En una conversación de bar parisino, monsiuer Pain discute sobre mesmerismo con otro paciente -quizá un farsante-, que le recuerda que uno de los practicantes de esta teoría (que pretendía curar mediante el uso del magnetismo) fue el médico inglés Hell, apellido que, discurren los dos, significa infierno. Curiosamente no llevan la analogía más allá, pero quizá en esta charla se encuentra una de las claves de la sorprendente novela del narrador chileno, avecindado en España, Roberto Bolaño, Monsieur Pain, que la editorial Anagrama reeditó recientemente. A lo largo de toda la historia, los nombres de los protagonistas son parte fundamental del misterio y llevan a este seguidor de las enseñanzas de Mesmer a un insólito viaje por el París de la primera posguerra, en donde convalece César Vallejo y aún resuenan los disparos de la guerra civil española.
La historia ocurre en 1938 e inicia cuando madame Reynaud, una viuda joven a la que Pierre Pain ama en silencio, le pide a éste -que asistió en la agonía a su esposo- que ausculte al poeta peruano, convaleciente en un hospital a causa de un ataque de hipo.

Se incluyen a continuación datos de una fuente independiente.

Background: an optimization exercise with open tools, aiming at small area, a short achievable clock period and few clock cycles per item. Do not read the settings as production practice.
The RTL was checked by simulation tests, not by an equivalence proof against the original design.
Power and IR drop assume default switching activity.

run M:
Design midpoint_ellipse_rasterizer_core, start of the top module:
module midpoint_ellipse_rasterizer_core
#(
   parameter int RADIUS_BITS = 10
)(
   input  wire logic                 clock,
   input  wire logic                 reset,
   input  wire logic                 req_valid,
   output logic                      req_stall,
   input  wire logic                 req_restart,
   output logic                      rsp_valid,
   input  wire logic                 rsp_stall,
   output logic signed [12:0]        rsp_pixel_x,
   output logic signed [12:0]        rsp_pixel_y,
   output logic                      rsp_last_of_step,
   output logic                      rsp_finished,
   input  wire logic                 csr_write_en,
   input  wire logic        [1:0]    csr_index,
   input  wire logic        [11:0]   csr_write_data
);
Settings: LEC_CHECK=0, CAP_MARGIN=20, CORE_MARGIN=2, CORE_UTILIZATION=70, SLEW_MARGIN=20; clock period 11.0 ns.
run.sh (not shown) runs the stock make flow with config.mk's settings and CLKGATE_MAP_FILE= SYNTH_SCRIPT=/design/flow/synth_recipe.tcl, a recipe that flattens the netlist after the stock synthesis.
Testbench counts of run M, summed over its fixed seeds: cycles 106,964, items 102,668.
Edits applied to the flow inputs when going from run M to run A:
-- flow/design.v --
<<< run M, line 181
   endfunction
   logic e_dq, e_dp, e_dnp, e_y3, e_qx3, e_ax, e_by;
   wire [W-1:0] d_src = gate(dh, e_dh) | gate(d4s, e_d4);
   wire [W-1:0] d_a   = gate(qh, e_dq) | gate(qsr, c_tra) | gate(y2, c_trb || c_f1)
>>> run A, line 181
   endfunction
   logic e_dq, e_dp, e_dnp, e_y3, e_qx3, e_ax, e_by;
   logic u_qh, u_q4, u_y3, u_tra, u_pr1, u_f1, u_dp;
   wire [W-1:0] d_src = gate(dh, e_dh) | gate(d4s, e_d4);
   wire [W-1:0] d_a   = gate(qh, e_dq) | gate(qsr, c_tra) | gate(y2, c_trb || c_f1)
<<< run M, line 192
   wire [W-1:0] p_a   = gate(y3, e_y3) | gate(~y2, c_tra) | gate(y2, c_prf);
   wire         p_cc  = c_tra;
   wire [W-1:0] q_src = gate(qh, e_qh) | gate(q4s, e_q4);
   wire [W-1:0] q_a   = gate(y3, e_y3) | gate(~y2, c_tra) | gate({ry_q[8:0], 1'b0}, g_ry1a) | gate({9'd0, ry_q[9]}, g_ry1b)
                      | gate(~x4, e_pr1);
   wire [W-1:0] q_b   = gate(x3, e_qx3) | gate(x2, c_tra) | gate(ry_q, g_ry0)
                      | gate(~x3, e_qn3) | gate(y2, c_f1);
   wire         q_cs  = e_pr1;
   wire         q_cc  = c_tra || e_qn3;
   logic [W-1:0] dn, pn, qn, cn;
>>> run A, line 193
   wire [W-1:0] p_a   = gate(y3, e_y3) | gate(~y2, c_tra) | gate(y2, c_prf);
   wire         p_cc  = c_tra;
   wire [W-1:0] q_src = gate(qh, u_qh) | gate(q4s, u_q4);
   wire [W-1:0] q_a   = gate(y3, u_y3) | gate(~y2, u_tra) | gate({ry_q[8:0], 1'b0}, g_ry1a) | gate({9'd0, ry_q[9]}, g_ry1b)
                      | gate(~x4, u_pr1);
   wire [W-1:0] q_b   = gate(x3, e_qx3) | gate(x2, u_tra) | gate(ry_q, g_ry0)
                      | gate(~x3, e_qn3) | gate(y2, u_f1);
   wire         q_cs  = u_pr1;
   wire         q_cc  = c_tra || e_qn3;
   logic [W-1:0] dn, pn, qn, cn;
<<< run M, line 215
      .s (qn), .cos (qn_cs), .coc (qn_cc), .z (qz_u)
   );
   wire [W-1:0] c_b = ~gate(x3, e_dp);
   mer_add3 #(.N(W)) u_cmp (
      .a (qh), .b (~y2), .c (c_b),
>>> run A, line 216
      .s (qn), .cos (qn_cs), .coc (qn_cc), .z (qz_u)
   );
   wire [W-1:0] c_b = ~gate(x3, u_dp);
   mer_add3 #(.N(W)) u_cmp (
      .a (qh), .b (~y2), .c (c_b),
<<< run M, line 221
      .s (cn), .cos (cn_cs), .coc (cn_cc), .z (cz_u)
   );
   wire cmp_n = c_s1 ? !cn[W-1] : cmp;    
   always_ff @(posedge clock) begin
      dr   <= {dn, dr[RW-1:W]};
>>> run A, line 222
      .s (cn), .cos (cn_cs), .coc (cn_cc), .z (cz_u)
   );
   wire cmp_n = c_s1 ? !cn[3] : cmp;      
   wire dsg   = dn[3];                    
   always_ff @(posedge clock) begin
      dr   <= {dn, dr[RW-1:W]};
<<< run M, line 250
   logic b_idle, b_w1, b_w2, b_dn;
   logic b_sq, b_ld, b_pr, b_prf, b_prl, b_f1, b_trb, b_trc, b_last;
   always_ff @(posedge clock) begin
      g_rx1a <= p3 && n_sq && n_dx1;
>>> run A, line 252
   logic b_idle, b_w1, b_w2, b_dn;
   logic b_sq, b_ld, b_pr, b_prf, b_prl, b_f1, b_trb, b_trc, b_last;
   always_ff @(posedge clock) begin
      if (p3) begin
         u_qh  <= !(n_sq || n_ld || n_pr);
         u_q4  <= n_pr || (n_sq && !n_first);
         u_y3  <= n_s1 || (n_s2 && dsg) || n_f1;
         u_tra <= n_tra;
         u_pr1 <= n_pr && n_qy1;
         u_f1  <= n_f1;
         u_dp  <= n_s1 && dsg;
      end
   end
   always_ff @(posedge clock) begin
      g_rx1a <= p3 && n_sq && n_dx1;
<<< run M, line 381
            e_pk    <= !n_ld;
            e_qn3   <= n_pr && n_qy0 && !n_prl;
            e_dq    <= (n_s1 && !dn[W-1]) || n_s2;
            e_dp    <= n_s1 && dn[W-1];
            e_dnp   <= (n_s2 && !dn[W-1]) || n_tra;
            e_y3    <= n_s1 || (n_s2 && dn[W-1]) || n_f1;
            e_qx3   <= (n_s1 && !dn[W-1]) || n_s2 || (n_prl && !n_qy0);
            e_ax    <= n_s1 || dn[W-1];
            e_by    <= n_s2 || !dn[W-1];
            e_pr1   <= n_pr && n_qy1;
            e_pr0   <= n_pr && n_qy0;
>>> run A, line 394
            e_pk    <= !n_ld;
            e_qn3   <= n_pr && n_qy0 && !n_prl;
            e_dq    <= (n_s1 && !dsg) || n_s2;
            e_dp    <= n_s1 && dsg;
            e_dnp   <= (n_s2 && !dsg) || n_tra;
            e_y3    <= n_s1 || (n_s2 && dsg) || n_f1;
            e_qx3   <= (n_s1 && !dsg) || n_s2 || (n_prl && !n_qy0);
            e_ax    <= n_s1 || dsg;
            e_by    <= n_s2 || !dsg;
            e_pr1   <= n_pr && n_qy1;
            e_pr0   <= n_pr && n_qy0;
--- outcome ---
The worst-case clock skew reported for run A is smaller than that of run M by 0.0072 ns.
Wire length of the first global-routing pass (run A vs. run M) increases by a little under 10%
Clock network contribution to total cell area, run A and run M, lower one = run A.
Cell type of the slowest stage on the worst timing path: dfxtp_1 -> run M, edfxtp_1 -> run A
[run A] sequential share of layout area rose 0.63 points relative to run M
Run A against run M: power rose about 6%, number of sequential storage elements up 2.1%, routing usage on met3 now smaller, total detailed-routing wirelength higher.
Testbench counts of run A, summed over its fixed seeds: cycles 106,964, items 102,668.

## afterwards: timing with drivers on the ports
No port has a modelled driver above. Below, the same layouts with a new extraction and two added sets of constraints. Step 1, drivers: a clkbuf_16 drives clock and a buf_2 each remaining input, both assumed. Step 2, shift: input delay + t, output delay - t, t = (earliest + latest rising clock arrival at the registers) / 2. This alone moves slack from input paths to output paths. Slacks: no drivers / after step 1 / after step 2; pairs: no drivers / after step 1.
run | shift t [ns] | setup slack, ns | slew at the worst register clock pin (ns) | worst data-port slew with drivers (ns)
run M | 0.550 | 6.600 / 6.600 / 6.553 | 0.06 / 0.06 | 0.05
run A | 0.623 | 6.616 / 6.616 / 6.388 | 0.07 / 0.07 | 0.04
After both steps every run listed still meets setup and hold. The setup slack of run A, which loses most, moves by 0.000 ns with the drivers and by -0.228 ns with both steps.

Esta petición es el detonador de una aventura inquietante donde tienen cabida tanto los seguidores de Mesmer como ciertos conspiradores de origen español, e incluso las investigaciones metafísicas de Pierre Curie forman parte de la intriga.
La novela de Bolaño es un pastiche, un collage de situaciones que poco a poco sugieren una historia aún más oscura: la de una conspiración maligna no sólo contra el poeta que agoniza sino también contra ciertas teorías que, como el propio mesmerismo, rechazan la verdad científica oficial. Monsieur Pain será el encargado de descubrir los hilos de esta trampa, pero al realizar su investigación sólo encontrará lo que profetiza su apellido. Incapaz de enfrentar a los verdugos, el protagonista de la novela callará para siempre lo que descubrió o aquello que simplemente creyó intuir.

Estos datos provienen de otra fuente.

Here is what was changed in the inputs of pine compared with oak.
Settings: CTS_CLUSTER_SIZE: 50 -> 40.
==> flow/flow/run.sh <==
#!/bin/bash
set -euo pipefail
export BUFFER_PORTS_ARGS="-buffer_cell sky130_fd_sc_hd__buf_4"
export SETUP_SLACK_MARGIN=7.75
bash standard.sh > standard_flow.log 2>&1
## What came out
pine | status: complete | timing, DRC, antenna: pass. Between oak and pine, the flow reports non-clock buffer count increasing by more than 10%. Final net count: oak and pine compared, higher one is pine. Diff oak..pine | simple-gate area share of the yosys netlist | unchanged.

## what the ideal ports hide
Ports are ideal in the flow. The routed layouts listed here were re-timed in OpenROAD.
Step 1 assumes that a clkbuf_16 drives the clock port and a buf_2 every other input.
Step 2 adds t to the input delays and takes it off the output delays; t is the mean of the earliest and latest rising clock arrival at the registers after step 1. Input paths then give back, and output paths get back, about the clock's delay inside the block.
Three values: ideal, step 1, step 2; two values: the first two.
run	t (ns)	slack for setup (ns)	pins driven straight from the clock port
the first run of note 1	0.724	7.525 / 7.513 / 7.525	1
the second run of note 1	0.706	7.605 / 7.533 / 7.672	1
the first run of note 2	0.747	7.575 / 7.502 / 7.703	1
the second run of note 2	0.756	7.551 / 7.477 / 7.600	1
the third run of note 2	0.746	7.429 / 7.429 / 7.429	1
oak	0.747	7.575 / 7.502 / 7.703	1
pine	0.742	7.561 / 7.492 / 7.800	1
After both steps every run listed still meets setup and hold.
Source: an optimization exercise on an open RTL-to-GDS flow (aim: small area, a short achievable clock period and few clock cycles per item). Production flows keep margins and buffers that such runs may drop.
Function was checked by simulation only, so behaviour that the tests miss may differ from the original.
Power and IR drop assume default switching activity.

--- flow/config.mk ---
export PLATFORM = sky130hd
export DESIGN_NAME = fp_mul_arbiter
export DESIGN_NICKNAME = fp_mul_arbiter
export VERILOG_FILES = /design/flow/design.v
export SDC_FILE = /design/flow/constraint.sdc
export NUM_CORES = 4
export LEC_CHECK = 0
export CAP_MARGIN = 20
export CORE_MARGIN = 2
export CORE_UTILIZATION = 40
export SLEW_MARGIN = 20
--- flow/constraint.sdc ---
create_clock -name core_clock -period 11.0 [get_ports {clk}]
set_input_delay 2.2000 -clock core_clock [delete_from_list [all_inputs] [get_ports {clk}]]
set_output_delay 2.2000 -clock core_clock [all_outputs]
set_load 0.01 [all_outputs]
What follows belongs to an exercise in optimizing a design on an open flow for small area and few clock cycles per item; a production flow would make more cautious choices.
RTL that was checked went through simulation tests only; none was proved equivalent to the original.
Only the layout flow was run in runs 1 and 3 to 5; the RTL was not checked for function there.
Power figures rest on the tool's default switching activity, not on a simulated workload.

$ cat design/flow/flow/run.sh
#!/bin/bash
# Own flow: the standard layout (standard.sh, unchanged synthesis and
# steps), except that the port buffers are plain buf_2 cells instead of the
# delay buffers buffer_ports picks by default. Every port still gets a buffer.
set -euo pipefail
export BUFFER_PORTS_ARGS="-buffer_cell sky130_fd_sc_hd__buf_2"
bash standard.sh finish > standard_flow.log 2>&1
$ cat design/flow/standard.sh
#!/bin/bash
# synth_recipe.tcl (not shown) runs the flow's synth.tcl, then flattens the netlist and writes it again
# the make line also repeats each setting of config.mk as NAME=value (left out here)
make -C /OpenROAD-flow-scripts/flow DESIGN_CONFIG=/design/flow/config.mk WORK_HOME=/design/flow/orfs CLKGATE_MAP_FILE= SYNTH_SCRIPT=/design/flow/synth_recipe.tcl "${@:-finish}"
$ cat design/flow/config.mk
export PLATFORM = sky130hd
export DESIGN_NAME = stack_with_remove_by_value_unit
export DESIGN_NICKNAME = stack_with_remove_by_value_unit
export VERILOG_FILES = /design/flow/design.v
export SDC_FILE = /design/flow/constraint.sdc
export NUM_CORES = 4
export LEC_CHECK = 0
export CAP_MARGIN = 5
export CORE_MARGIN = 2
export CORE_UTILIZATION = 50
export CTS_CLUSTER_DIAMETER = 100
export CTS_CLUSTER_SIZE = 24
export GPL_TIMING_DRIVEN = 0
export SETUP_SLACK_MARGIN = -0.04
export SLEW_MARGIN = 5
export SYNTH_HIERARCHICAL = 1
export SYNTH_MINIMUM_KEEP_SIZE = 0
$ cat design/flow/constraint.sdc
create_clock -name core_clock -period 3.2 [get_ports {aclk}]
set_input_delay 0.6400 -clock core_clock [delete_from_list [all_inputs] [get_ports {aclk}]]
set_output_delay 0.6400 -clock core_clock [all_outputs]
set_load 0.01 [all_outputs]
$ cat design/flow/design.v
`timescale 1ns / 1ps
package stkrm_pkg;
    localparam int unsigned DEPTH_DEFAULT = 32;
    localparam int unsigned VALUE_W       = 8;
    localparam int unsigned COUNT_W       = 6;
    localparam int unsigned S_TDATA_W     = 16;
    localparam int unsigned M_TDATA_W     = 24;
    typedef enum logic [1:0] {
        CMD_PUSH   = 2'd0,
        CMD_POP    = 2'd1,
        CMD_PEEK   = 2'd2,
        CMD_REMOVE = 2'd3
    } cmd_t;
    typedef enum logic [1:0] {
        ST_OK    = 2'd0,
        ST_FULL  = 2'd1,
        ST_EMPTY = 2'd2
    } status_t;
    typedef struct packed {
        logic push;
        logic pop;
        logic remove;
    } cell_ctrl_t;
endpackage
`timescale 1ns / 1ps
module stkrm_cell (
    input  logic                              aclk,
    input  logic                              hold,       
    input  logic                              from_up,    
    input  logic                              from_dn,    
    input  logic [stkrm_pkg::VALUE_W-1:0]     above_s,    
    input  logic [stkrm_pkg::VALUE_W-1:0]     below_s,    
    output logic [stkrm_pkg::VALUE_W-1:0]     data_s
);
    for (genvar b = 0; b < stkrm_pkg::VALUE_W; b++) begin : g_bit
        stkrm_bit u_bit (
            .aclk    (aclk),
            .hold    (hold),
            .from_up (from_up),
            .from_dn (from_dn),
            .above_s (above_s[b]),
            .below_s (below_s[b]),
            .data_s  (data_s[b])
        );
    end
endmodule
module stkrm_bit (
    input  logic aclk,
    input  logic hold,
    input  logic from_up,
    input  logic from_dn,
    input  logic above_s,
    input  logic below_s,
    output logic data_s
);
    logic data_reg;
    assign data_s = data_reg;
    always_ff @(posedge aclk) begin
        data_reg <= ~((hold & data_reg) | (from_up & above_s) | (from_dn & below_s));
    end
endmodule
module stkrm_eq8 (
    input  logic [7:0] a,
    input  logic [7:0] b,
    output logic       lo_n,
    output logic       hi_n
);
    logic [7:0] x;
    for (genvar k = 0; k < 8; k++) begin : g_x
        stkrm_xnor2 u_x (.a(a[k]), .b(b[k]), .y(x[k]));
    end
    stkrm_nand4 u_lo (.a(x[0]), .b(x[1]), .c(x[2]), .d(x[3]), .y(lo_n));
    stkrm_nand4 u_hi (.a(x[4]), .b(x[5]), .c(x[6]), .d(x[7]), .y(hi_n));
endmodule
module stkrm_xnor2 (input logic a, input logic b, output logic y);
    assign y = ~(a ^ b);
endmodule
module stkrm_inv (input logic a, output logic y);
    assign y = ~a;
endmodule
module stkrm_nand2 (input logic a, input logic b, output logic y);
    assign y = ~(a & b);
endmodule
module stkrm_nand3 (input logic a, input logic b, input logic c, output logic y);
    assign y = ~(a & b & c);
endmodule
module stkrm_nand4 (input logic a, input logic b, input logic c, input logic d, output logic y);
    assign y = ~(a & b & c & d);
endmodule
module stkrm_nor2 (input logic a, input logic b, output logic y);
    assign y = ~(a | b);
endmodule
module stkrm_nor3 (input logic a, input logic b, input logic c, output logic y);
    assign y = ~(a | b | c);
endmodule
module stkrm_nor4 (input logic a, input logic b, input logic c, input logic d, output logic y);
    assign y = ~(a | b | c | d);
endmodule
module stkrm_and2 (input logic a, input logic b, output logic y);
    assign y = a & b;
endmodule
module stkrm_and3 (input logic a, input logic b, input logic c, output logic y);
    assign y = a & b & c;
endmodule
module stkrm_and4 (input logic a, input logic b, input logic c, input logic d, output logic y);
    assign y = a & b & c & d;
endmodule
module stkrm_phase (
    input  logic aclk,
    input  logic aresetn,
    output logic phase
);
    always_ff @(posedge aclk) begin
        if (!aresetn) phase <= 1'b0;
        else          phase <= !phase;
    end
endmodule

Bolaño, cuya novela Los detectives salvajes ha conocido un éxito inusitado, se muestra aquí como un narrador de buena mano: algunos protagonistas fueron personas reales y algunos de los hechos que ocurren en la novela -la muerte de Curie o la de Vallejo- sucedieron realmente, pero el autor ha mezclado de tal suerte las historias que el resultado es inquietante y, por momentos, perturbador.

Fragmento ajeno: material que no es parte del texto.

This design comes from an exercise in tuning for small area on the open sky130 flow, not from production work. The RTL was checked by simulation tests, not by an equivalence proof against the original design. The flow treats the clock pin as an ideal source, which a real chip does not have. Power and IR drop assume default switching activity.

$ cat design/flow/run.sh
#!/bin/bash
# synth_recipe.tcl (not shown) runs the flow's synth.tcl, then flattens the netlist and writes it again
# the make line also repeats each setting of config.mk as NAME=value (left out here)
make -C /OpenROAD-flow-scripts/flow DESIGN_CONFIG=/design/flow/config.mk WORK_HOME=/design/flow/orfs CLKGATE_MAP_FILE= SYNTH_SCRIPT=/design/flow/synth_recipe.tcl finish
$ cat design/flow/config.mk
export PLATFORM = sky130hd
export DESIGN_NAME = avalon_st_pkt_fifo
export DESIGN_NICKNAME = avalon_st_pkt_fifo
export VERILOG_FILES = /design/flow/design.v
export SDC_FILE = /design/flow/constraint.sdc
export NUM_CORES = 4
export LEC_CHECK = 0
export CAP_MARGIN = 20
export CORE_MARGIN = 2
export CORE_UTILIZATION = 40
export SLEW_MARGIN = 20
$ cat design/flow/design.v
module avalon_st_pkt_fifo #(
  parameter int DATA_WIDTH      = 64,
  parameter int CHANNEL_WIDTH   = 8,
  parameter int EMPTY_WIDTH     = $clog2(DATA_WIDTH/8),
  parameter int WORDS_AMOUNT    = 16,
  parameter int ADDR_WIDTH      = $clog2(WORDS_AMOUNT),
  parameter int ALMOST_FULL_LVL = WORDS_AMOUNT-4
) (
  input  logic                     clk_i,
  input  logic                     rst_i,
  input  logic                     drop_mode_i,
  input  logic [DATA_WIDTH-1:0]    snk_data_i,
  input  logic [EMPTY_WIDTH-1:0]   snk_empty_i,
  input  logic [CHANNEL_WIDTH-1:0] snk_channel_i,
  input  logic                     snk_sop_i,
  input  logic                     snk_eop_i,
  input  logic                     snk_error_i,
  input  logic                     snk_valid_i,
  output logic                     snk_ready_o,
  output logic [DATA_WIDTH-1:0]    src_data_o,
  output logic [EMPTY_WIDTH-1:0]   src_empty_o,
  output logic [CHANNEL_WIDTH-1:0] src_channel_o,
  output logic                     src_sop_o,
  output logic                     src_eop_o,
  output logic                     src_error_o,
  output logic                     src_valid_o,
  input  logic                     src_ready_i,
  output logic [ADDR_WIDTH:0]      used_words_o,
  output logic [ADDR_WIDTH:0]      pkts_amount_o,
  output logic                     full_o,
  output logic                     almost_full_o,
  output logic                     empty_o,
  output logic                     drop_o,
  output logic [15:0]              drop_cnt_o
);
  localparam int WW = DATA_WIDTH + CHANNEL_WIDTH + EMPTY_WIDTH + 3;
  localparam int PW = ADDR_WIDTH + 1;
  typedef enum logic [1:0] {S_IDLE, S_WRITE, S_DROP} state_t;
  state_t                r_state, w_state_nxt;
  logic                  r_mode;
  logic [WW-1:0]         r_mem [WORDS_AMOUNT];
  logic [PW-1:0]         r_wr_ptr, r_commit_ptr, r_commit_vis, r_rd_ptr, r_out_cnt;
  logic [PW-1:0]         r_used, r_pkts;
  logic                  r_full, r_afull, r_drop, r_src_vld;
  logic [WW-1:0]         r_src_dat;
  logic                  w_acc, w_read, w_load, w_wr_en, w_pkt_inc, w_drop;
  logic [ADDR_WIDTH-1:0] w_wr_addr;
  logic [PW-1:0]         w_wr_ptr_nxt, w_commit_nxt, w_wr_inc, w_cm_inc;
  logic [PW-1:0]         w_out_cnt_nxt, w_used_nxt, w_pkts_nxt;
  logic [WW-1:0]         w_wr_dat, w_rd_dat;
  assign snk_ready_o = r_mode | ~r_full;
  assign w_acc       = snk_valid_i & snk_ready_o;
  assign w_wr_dat    = {snk_error_i, snk_sop_i, snk_eop_i, snk_empty_i, snk_channel_i, snk_data_i};
  assign w_wr_inc    = r_wr_ptr + PW'(1);
  assign w_cm_inc    = r_commit_ptr + PW'(1);
  always_comb begin
    w_state_nxt  = r_state;
    w_wr_en      = 1'b0;
    w_wr_addr    = r_wr_ptr[ADDR_WIDTH-1:0];
    w_wr_ptr_nxt = r_wr_ptr;
    w_commit_nxt = r_commit_ptr;
    w_pkt_inc    = 1'b0;
    w_drop       = 1'b0;
    if (!r_mode) begin
      w_state_nxt = S_IDLE;
      if (w_acc) begin
        w_wr_en      = 1'b1;
        w_wr_ptr_nxt = w_wr_inc;
        w_commit_nxt = w_wr_inc;
        w_pkt_inc    = snk_eop_i;
      end
    end else begin
      case (r_state)
        S_IDLE: if (w_acc) begin
          if (!snk_sop_i || r_full) begin
            w_drop = 1'b1;
            if (!snk_eop_i) w_state_nxt = S_DROP;
          end else if (snk_eop_i && snk_error_i) begin
            w_drop = 1'b1;
          end else begin
            w_wr_en      = 1'b1;
            w_wr_ptr_nxt = w_wr_inc;
            if (snk_eop_i) begin
              w_commit_nxt = w_wr_inc;
              w_pkt_inc    = 1'b1;
            end else begin
              w_state_nxt = S_WRITE;
            end
          end
        end
        S_WRITE: if (w_acc) begin
          if (r_full) begin
            w_drop       = 1'b1;
            w_wr_ptr_nxt = r_commit_ptr;
            w_state_nxt  = snk_eop_i ? S_IDLE : S_DROP;
          end else if (snk_sop_i) begin
            w_drop       = 1'b1;
            w_wr_en      = 1'b1;
            w_wr_addr    = r_commit_ptr[ADDR_WIDTH-1:0];
            w_wr_ptr_nxt = w_cm_inc;
            if (snk_eop_i) begin
              w_state_nxt = S_IDLE;
              if (snk_error_i) begin
                w_wr_ptr_nxt = r_commit_ptr;
              end else begin
                w_commit_nxt = w_cm_inc;
                w_pkt_inc    = 1'b1;
              end
            end
          end else if (snk_eop_i) begin
            w_state_nxt = S_IDLE;
            if (snk_error_i) begin
              w_drop       = 1'b1;
              w_wr_ptr_nxt = r_commit_ptr;
            end else begin
              w_wr_en      = 1'b1;
              w_wr_ptr_nxt = w_wr_inc;
              w_commit_nxt = w_wr_inc;
              w_pkt_inc    = 1'b1;
            end
          end else begin
            w_wr_en      = 1'b1;
            w_wr_ptr_nxt = w_wr_inc;
          end
        end
        S_DROP: if (w_acc && snk_eop_i) w_state_nxt = S_IDLE;
        default: w_state_nxt = S_IDLE;
      endcase
    end
  end
  assign w_rd_dat      = r_mem[r_rd_ptr[ADDR_WIDTH-1:0]];
  assign w_read        = r_src_vld & src_ready_i;
  assign w_load        = (r_rd_ptr != r_commit_vis) & (~r_src_vld | src_ready_i);
  assign w_out_cnt_nxt = r_out_cnt + PW'(w_read);
  assign w_used_nxt    = w_wr_ptr_nxt - w_out_cnt_nxt;
  assign w_pkts_nxt    = r_pkts + PW'(w_pkt_inc) - PW'(w_read & src_eop_o);
  always_ff @(posedge clk_i) begin
    if (w_wr_en) r_mem[w_wr_addr] <= w_wr_dat;
  end
  always_ff @(posedge clk_i or posedge rst_i) begin
    if (rst_i) begin
      r_state      <= S_IDLE;
      r_mode       <= 1'b1;
      r_wr_ptr     <= '0;
      r_commit_ptr <= '0;
      r_commit_vis <= '0;
      r_rd_ptr     <= '0;
      r_out_cnt    <= '0;
      r_used       <= '0;
      r_pkts       <= '0;
      r_full       <= 1'b0;
      r_afull      <= 1'b0;
      r_drop       <= 1'b0;
      r_src_vld    <= 1'b0;
      r_src_dat    <= '0;
    end else begin
      r_state      <= w_state_nxt;
      if (r_state == S_IDLE && r_wr_ptr == r_commit_ptr) r_mode <= drop_mode_i;
      r_wr_ptr     <= w_wr_ptr_nxt;
      r_commit_ptr <= w_commit_nxt;
      r_commit_vis <= r_commit_ptr;
      r_out_cnt    <= w_out_cnt_nxt;
      r_used       <= w_used_nxt;
      r_pkts       <= w_pkts_nxt;
      r_full       <= (w_used_nxt == PW'(WORDS_AMOUNT));
      r_afull      <= (w_used_nxt >= PW'(ALMOST_FULL_LVL));
      r_drop       <= w_drop;
      if (w_load) begin
        r_src_dat <= w_rd_dat;
        r_src_vld <= 1'b1;
        r_rd_ptr  <= r_rd_ptr + PW'(1);
      end else if (w_read) begin
        r_src_vld <= 1'b0;
      end
    end
  end
  assign {src_error_o, src_sop_o, src_eop_o, src_empty_o, src_channel_o, src_data_o} = r_src_dat;
  assign src_valid_o   = r_src_vld;
  assign empty_o       = ~r_src_vld;
  assign used_words_o  = r_used;
  assign pkts_amount_o = r_pkts;
  assign full_o        = r_full;
  assign almost_full_o = r_afull;
  assign drop_o        = r_drop;
  logic [15:0] r_drop_cnt;
  always_ff @(posedge clk_i or posedge rst_i) begin
    if (rst_i)                               r_drop_cnt <= '0;
    else if (w_drop && r_drop_cnt != 16'hFFFF) r_drop_cnt <= r_drop_cnt + 16'd1;
  end
  assign drop_cnt_o = r_drop_cnt;
endmodule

Pain es la clave, lo que leemos es la historia de un momento de su vida y su fracaso tanto en el amor como en la resolución de un misterio que está más allá de sus propias fuerzas. Para hacer aún más profundo el enigma, al final de la obra el autor plantea la vida de sus protagonistas a través de diversas voces que prefiguran los testimonios acerca de sus `detectives``. Y de alguna manera el epílogo hace aún más inquietante el destino de Pain, las casualidades que lo llevaron a encontrarse, en una ciudad plagada de surrealistas, con dos fabricantes de cementerios marinos que desprecian a los seguidores de André Breton, así como con un mundo nocturno repulsivo y atrayente donde la única persona que parece comprenderlo es un portero argelino. Porque si bien monsieur Pain es incapaz de vestirse de héroe, el azar y sus leyes lo llevan por caminos jamás imaginados para concluir en el fracaso. Por eso su personalidad nos toca a todos. Pain representa al hombre que espera la derrota final, a quien no lo redime ni siquiera un último acto de rebeldía.
El protagonista de la novela de Bolaño vive una aventura que no esperaba pero también padece, como todo solitario, el terror a la oscuridad, la sospecha que anida en el corazón de los amantes desesperanzados y silenciosos. Y si parece que al final que no ocurre nada -o al menos eso podemos creer-, la verdad es que las peripecias del señor Pain son las que mantienen pendiente al lector hasta la última página. La novela en conjunto no es más que una gran trampa en la que caemos fácilmente. Pero de eso se trata precisamente: de seguir a Pierre Pain a lo largo de un periplo que lo llevará (y a nosotros con él) al desencanto.
Si bien Monsieur Pain no es la más lograda de las novelas de Roberto Bolaño, sí prefigura algunos de sus temas y ese estilo personal que ha convertido al escritor chileno en una de las más gratas revelaciones de la prosa latinoamericana de los últimos años.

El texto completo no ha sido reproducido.